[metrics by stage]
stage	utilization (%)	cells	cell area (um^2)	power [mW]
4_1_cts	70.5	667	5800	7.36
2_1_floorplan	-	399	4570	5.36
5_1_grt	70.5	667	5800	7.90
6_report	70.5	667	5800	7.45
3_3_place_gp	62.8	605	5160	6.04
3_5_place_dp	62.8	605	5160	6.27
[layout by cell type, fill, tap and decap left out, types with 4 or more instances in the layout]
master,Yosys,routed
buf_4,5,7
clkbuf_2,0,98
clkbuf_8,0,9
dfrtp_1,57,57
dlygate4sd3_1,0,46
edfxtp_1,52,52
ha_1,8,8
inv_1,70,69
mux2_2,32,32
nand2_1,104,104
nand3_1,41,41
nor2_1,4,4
· · · ·
- _Instructions to follow_: Go through the lines above and copy any that contain "cell".

- _Response_:
stage	utilization (%)	cells	cell area (um^2)	power [mW]
[layout by cell type, fill, tap and decap left out, types with 4 or more instances in the layout]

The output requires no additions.